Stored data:
====

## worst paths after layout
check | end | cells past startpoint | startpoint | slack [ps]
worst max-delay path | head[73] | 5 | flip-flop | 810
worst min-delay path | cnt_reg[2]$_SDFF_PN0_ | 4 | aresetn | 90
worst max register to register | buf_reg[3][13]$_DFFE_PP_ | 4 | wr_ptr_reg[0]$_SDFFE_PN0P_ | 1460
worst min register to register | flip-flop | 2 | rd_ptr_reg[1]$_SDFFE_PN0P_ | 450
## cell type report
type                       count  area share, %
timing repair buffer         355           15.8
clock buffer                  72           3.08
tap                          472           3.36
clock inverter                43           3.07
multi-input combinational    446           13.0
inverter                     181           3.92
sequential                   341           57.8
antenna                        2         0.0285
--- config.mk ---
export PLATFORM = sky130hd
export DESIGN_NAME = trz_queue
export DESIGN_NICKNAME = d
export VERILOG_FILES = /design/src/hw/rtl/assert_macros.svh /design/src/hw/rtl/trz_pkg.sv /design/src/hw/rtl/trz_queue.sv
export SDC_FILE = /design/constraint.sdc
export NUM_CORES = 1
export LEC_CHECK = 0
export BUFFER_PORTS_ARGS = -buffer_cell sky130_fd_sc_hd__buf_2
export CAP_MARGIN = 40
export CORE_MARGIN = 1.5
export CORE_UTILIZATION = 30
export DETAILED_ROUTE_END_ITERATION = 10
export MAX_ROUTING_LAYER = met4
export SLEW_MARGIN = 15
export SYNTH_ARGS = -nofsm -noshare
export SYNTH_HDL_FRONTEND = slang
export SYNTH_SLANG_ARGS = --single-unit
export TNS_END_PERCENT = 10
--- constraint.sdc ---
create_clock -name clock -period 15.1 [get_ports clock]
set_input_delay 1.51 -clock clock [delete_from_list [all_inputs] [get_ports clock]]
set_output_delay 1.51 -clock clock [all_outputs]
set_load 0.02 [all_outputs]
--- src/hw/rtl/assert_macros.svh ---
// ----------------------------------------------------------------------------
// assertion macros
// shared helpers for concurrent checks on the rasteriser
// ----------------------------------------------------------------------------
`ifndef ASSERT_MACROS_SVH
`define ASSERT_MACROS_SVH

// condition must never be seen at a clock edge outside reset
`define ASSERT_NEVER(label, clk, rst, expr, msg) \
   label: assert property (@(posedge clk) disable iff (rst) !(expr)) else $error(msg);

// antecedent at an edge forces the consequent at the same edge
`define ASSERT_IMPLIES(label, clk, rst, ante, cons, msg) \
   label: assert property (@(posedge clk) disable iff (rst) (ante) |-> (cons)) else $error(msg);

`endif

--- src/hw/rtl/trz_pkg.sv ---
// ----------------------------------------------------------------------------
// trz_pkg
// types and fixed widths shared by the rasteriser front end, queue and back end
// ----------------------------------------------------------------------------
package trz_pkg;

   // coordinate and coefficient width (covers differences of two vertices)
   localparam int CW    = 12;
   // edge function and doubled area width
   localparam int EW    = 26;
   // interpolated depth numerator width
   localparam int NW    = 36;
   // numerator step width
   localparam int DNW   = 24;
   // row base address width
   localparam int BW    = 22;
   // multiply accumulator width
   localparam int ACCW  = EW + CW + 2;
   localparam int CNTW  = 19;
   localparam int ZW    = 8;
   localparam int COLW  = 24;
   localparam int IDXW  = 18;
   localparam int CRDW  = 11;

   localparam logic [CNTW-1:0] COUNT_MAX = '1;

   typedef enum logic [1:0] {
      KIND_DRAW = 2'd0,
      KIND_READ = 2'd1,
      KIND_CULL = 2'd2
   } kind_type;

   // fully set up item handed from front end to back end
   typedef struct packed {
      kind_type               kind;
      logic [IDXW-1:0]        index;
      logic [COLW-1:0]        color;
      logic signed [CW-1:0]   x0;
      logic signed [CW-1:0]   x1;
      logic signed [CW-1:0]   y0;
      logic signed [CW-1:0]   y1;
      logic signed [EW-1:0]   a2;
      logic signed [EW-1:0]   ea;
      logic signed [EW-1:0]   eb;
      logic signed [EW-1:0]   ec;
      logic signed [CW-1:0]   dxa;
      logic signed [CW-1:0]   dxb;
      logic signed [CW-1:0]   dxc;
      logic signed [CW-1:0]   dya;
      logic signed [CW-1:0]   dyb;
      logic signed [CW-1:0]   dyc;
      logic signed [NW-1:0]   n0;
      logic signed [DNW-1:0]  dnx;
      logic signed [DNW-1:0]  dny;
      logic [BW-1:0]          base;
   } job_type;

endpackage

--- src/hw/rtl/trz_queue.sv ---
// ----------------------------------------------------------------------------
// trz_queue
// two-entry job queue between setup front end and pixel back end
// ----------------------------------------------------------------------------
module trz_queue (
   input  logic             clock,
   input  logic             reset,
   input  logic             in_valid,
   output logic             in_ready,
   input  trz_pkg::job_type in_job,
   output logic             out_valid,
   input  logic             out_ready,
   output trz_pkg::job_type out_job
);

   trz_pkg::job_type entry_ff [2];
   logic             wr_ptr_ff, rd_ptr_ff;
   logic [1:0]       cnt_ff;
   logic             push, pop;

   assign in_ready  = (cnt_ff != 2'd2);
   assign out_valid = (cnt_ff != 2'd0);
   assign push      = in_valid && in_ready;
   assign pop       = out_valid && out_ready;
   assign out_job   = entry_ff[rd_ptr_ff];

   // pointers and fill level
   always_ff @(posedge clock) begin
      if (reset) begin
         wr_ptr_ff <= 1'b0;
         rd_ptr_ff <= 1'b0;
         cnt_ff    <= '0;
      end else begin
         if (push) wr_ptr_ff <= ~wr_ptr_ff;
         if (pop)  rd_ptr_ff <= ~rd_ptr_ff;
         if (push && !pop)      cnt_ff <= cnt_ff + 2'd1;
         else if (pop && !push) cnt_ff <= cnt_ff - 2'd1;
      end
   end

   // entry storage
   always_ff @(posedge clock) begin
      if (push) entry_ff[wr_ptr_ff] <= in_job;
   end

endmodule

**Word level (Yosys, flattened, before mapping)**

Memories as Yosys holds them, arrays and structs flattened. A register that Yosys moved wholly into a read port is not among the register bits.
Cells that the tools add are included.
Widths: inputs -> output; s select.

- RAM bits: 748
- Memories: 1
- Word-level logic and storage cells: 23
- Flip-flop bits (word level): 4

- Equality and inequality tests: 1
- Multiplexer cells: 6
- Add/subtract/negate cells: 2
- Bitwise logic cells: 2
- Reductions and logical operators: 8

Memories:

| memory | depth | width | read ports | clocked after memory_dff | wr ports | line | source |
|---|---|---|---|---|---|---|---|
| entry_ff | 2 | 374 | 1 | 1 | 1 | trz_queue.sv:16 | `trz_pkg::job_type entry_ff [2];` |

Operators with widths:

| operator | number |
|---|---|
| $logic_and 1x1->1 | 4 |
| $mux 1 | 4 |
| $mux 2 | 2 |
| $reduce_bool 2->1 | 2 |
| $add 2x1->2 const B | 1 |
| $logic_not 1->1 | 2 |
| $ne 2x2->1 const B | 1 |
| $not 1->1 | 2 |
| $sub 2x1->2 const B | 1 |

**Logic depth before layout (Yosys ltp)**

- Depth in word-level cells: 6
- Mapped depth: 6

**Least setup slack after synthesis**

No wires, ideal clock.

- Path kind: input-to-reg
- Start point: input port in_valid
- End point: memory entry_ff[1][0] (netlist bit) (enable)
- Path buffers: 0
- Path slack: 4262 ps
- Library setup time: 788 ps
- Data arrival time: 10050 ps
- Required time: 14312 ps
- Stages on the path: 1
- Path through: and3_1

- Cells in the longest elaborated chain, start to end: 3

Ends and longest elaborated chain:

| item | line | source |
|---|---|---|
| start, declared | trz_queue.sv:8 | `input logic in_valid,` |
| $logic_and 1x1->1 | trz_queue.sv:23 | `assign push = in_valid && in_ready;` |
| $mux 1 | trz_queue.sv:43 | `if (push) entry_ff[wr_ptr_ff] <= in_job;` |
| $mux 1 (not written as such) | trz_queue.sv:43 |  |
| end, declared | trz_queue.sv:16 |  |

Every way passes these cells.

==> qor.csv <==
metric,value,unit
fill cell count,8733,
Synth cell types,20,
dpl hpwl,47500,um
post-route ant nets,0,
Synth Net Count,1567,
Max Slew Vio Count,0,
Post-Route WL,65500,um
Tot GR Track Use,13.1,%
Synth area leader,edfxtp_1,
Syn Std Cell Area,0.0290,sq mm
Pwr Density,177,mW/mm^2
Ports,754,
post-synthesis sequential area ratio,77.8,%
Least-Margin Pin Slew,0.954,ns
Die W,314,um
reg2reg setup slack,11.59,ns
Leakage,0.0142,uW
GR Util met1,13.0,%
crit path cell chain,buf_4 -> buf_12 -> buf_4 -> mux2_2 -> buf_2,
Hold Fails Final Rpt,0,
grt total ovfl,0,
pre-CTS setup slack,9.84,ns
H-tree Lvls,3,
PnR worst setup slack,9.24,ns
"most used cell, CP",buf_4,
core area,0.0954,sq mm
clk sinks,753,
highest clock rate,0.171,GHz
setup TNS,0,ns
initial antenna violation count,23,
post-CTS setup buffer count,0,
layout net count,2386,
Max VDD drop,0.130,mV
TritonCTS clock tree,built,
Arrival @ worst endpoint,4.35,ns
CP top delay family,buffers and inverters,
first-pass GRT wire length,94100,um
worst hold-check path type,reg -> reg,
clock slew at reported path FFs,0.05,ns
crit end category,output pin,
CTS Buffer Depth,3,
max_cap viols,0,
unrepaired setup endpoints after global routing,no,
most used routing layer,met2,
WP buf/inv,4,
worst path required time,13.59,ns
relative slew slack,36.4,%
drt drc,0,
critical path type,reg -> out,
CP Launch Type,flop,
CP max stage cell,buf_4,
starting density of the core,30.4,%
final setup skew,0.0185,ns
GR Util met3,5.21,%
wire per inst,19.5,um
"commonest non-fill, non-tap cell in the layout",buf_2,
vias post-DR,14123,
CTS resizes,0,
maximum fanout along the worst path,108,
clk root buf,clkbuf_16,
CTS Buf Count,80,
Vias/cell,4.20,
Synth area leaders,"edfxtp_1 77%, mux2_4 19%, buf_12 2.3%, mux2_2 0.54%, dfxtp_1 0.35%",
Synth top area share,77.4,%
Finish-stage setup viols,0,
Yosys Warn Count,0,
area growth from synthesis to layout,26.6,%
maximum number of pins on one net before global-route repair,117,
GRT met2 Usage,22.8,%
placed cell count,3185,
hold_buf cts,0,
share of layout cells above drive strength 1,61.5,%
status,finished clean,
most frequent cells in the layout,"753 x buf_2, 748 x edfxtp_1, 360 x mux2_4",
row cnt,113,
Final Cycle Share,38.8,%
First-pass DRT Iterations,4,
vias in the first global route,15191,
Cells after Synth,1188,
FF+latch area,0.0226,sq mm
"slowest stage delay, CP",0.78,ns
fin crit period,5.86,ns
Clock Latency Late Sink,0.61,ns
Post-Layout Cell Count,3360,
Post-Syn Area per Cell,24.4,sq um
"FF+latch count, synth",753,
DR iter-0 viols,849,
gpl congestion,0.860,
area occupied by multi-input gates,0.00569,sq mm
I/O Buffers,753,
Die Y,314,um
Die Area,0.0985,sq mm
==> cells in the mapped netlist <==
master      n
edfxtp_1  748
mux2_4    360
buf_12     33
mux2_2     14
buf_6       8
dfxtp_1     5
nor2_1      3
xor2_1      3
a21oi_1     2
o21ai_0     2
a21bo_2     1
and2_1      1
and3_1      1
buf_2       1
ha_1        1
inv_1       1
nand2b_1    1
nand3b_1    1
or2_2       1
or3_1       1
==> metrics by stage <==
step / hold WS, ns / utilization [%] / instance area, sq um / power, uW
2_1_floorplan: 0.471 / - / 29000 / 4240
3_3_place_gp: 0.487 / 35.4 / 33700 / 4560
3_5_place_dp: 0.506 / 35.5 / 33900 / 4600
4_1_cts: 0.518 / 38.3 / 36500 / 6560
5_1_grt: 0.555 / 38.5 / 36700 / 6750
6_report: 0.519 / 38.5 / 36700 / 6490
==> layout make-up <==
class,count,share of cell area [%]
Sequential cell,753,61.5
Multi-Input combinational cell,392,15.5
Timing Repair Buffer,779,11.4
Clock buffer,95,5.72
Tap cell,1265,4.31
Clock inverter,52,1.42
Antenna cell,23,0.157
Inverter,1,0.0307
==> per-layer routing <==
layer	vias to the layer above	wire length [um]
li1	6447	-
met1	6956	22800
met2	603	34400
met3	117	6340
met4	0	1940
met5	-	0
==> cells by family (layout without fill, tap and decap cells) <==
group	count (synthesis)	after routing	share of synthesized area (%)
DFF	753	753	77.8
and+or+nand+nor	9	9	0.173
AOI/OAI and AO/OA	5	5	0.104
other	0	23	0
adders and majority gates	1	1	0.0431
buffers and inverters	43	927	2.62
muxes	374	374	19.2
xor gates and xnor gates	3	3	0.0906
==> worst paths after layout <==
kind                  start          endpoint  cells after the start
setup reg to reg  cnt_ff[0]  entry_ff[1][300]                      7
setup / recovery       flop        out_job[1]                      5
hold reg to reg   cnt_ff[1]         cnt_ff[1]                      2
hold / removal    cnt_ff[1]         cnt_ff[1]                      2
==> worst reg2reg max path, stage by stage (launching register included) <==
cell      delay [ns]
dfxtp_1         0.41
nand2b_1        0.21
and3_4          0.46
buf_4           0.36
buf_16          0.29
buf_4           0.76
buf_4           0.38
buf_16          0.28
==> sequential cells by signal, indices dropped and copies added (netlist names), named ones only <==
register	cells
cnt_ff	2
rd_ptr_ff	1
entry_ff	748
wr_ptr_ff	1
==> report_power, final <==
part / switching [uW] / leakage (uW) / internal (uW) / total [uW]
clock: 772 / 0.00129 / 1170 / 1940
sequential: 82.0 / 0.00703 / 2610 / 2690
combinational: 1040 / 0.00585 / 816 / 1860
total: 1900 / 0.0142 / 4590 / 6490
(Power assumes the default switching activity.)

====

Problem description: With the first line being the one containing "entry_ff | 2" and the last line the one containing "- Path through: and3_1", transcribe exactly the lines above that fall in that range.

Solution:
| entry_ff | 2 | 374 | 1 | 1 | 1 | trz_queue.sv:16 | `trz_pkg::job_type entry_ff [2];` |

Operators with widths:

| operator | number |
|---|---|
| $logic_and 1x1->1 | 4 |
| $mux 1 | 4 |
| $mux 2 | 2 |
| $reduce_bool 2->1 | 2 |
| $add 2x1->2 const B | 1 |
| $logic_not 1->1 | 2 |
| $ne 2x2->1 const B | 1 |
| $not 1->1 | 2 |
| $sub 2x1->2 const B | 1 |

**Logic depth before layout (Yosys ltp)**

- Depth in word-level cells: 6
- Mapped depth: 6

**Least setup slack after synthesis**

No wires, ideal clock.

- Path kind: input-to-reg
- Start point: input port in_valid
- End point: memory entry_ff[1][0] (netlist bit) (enable)
- Path buffers: 0
- Path slack: 4262 ps
- Library setup time: 788 ps
- Data arrival time: 10050 ps
- Required time: 14312 ps
- Stages on the path: 1
- Path through: and3_1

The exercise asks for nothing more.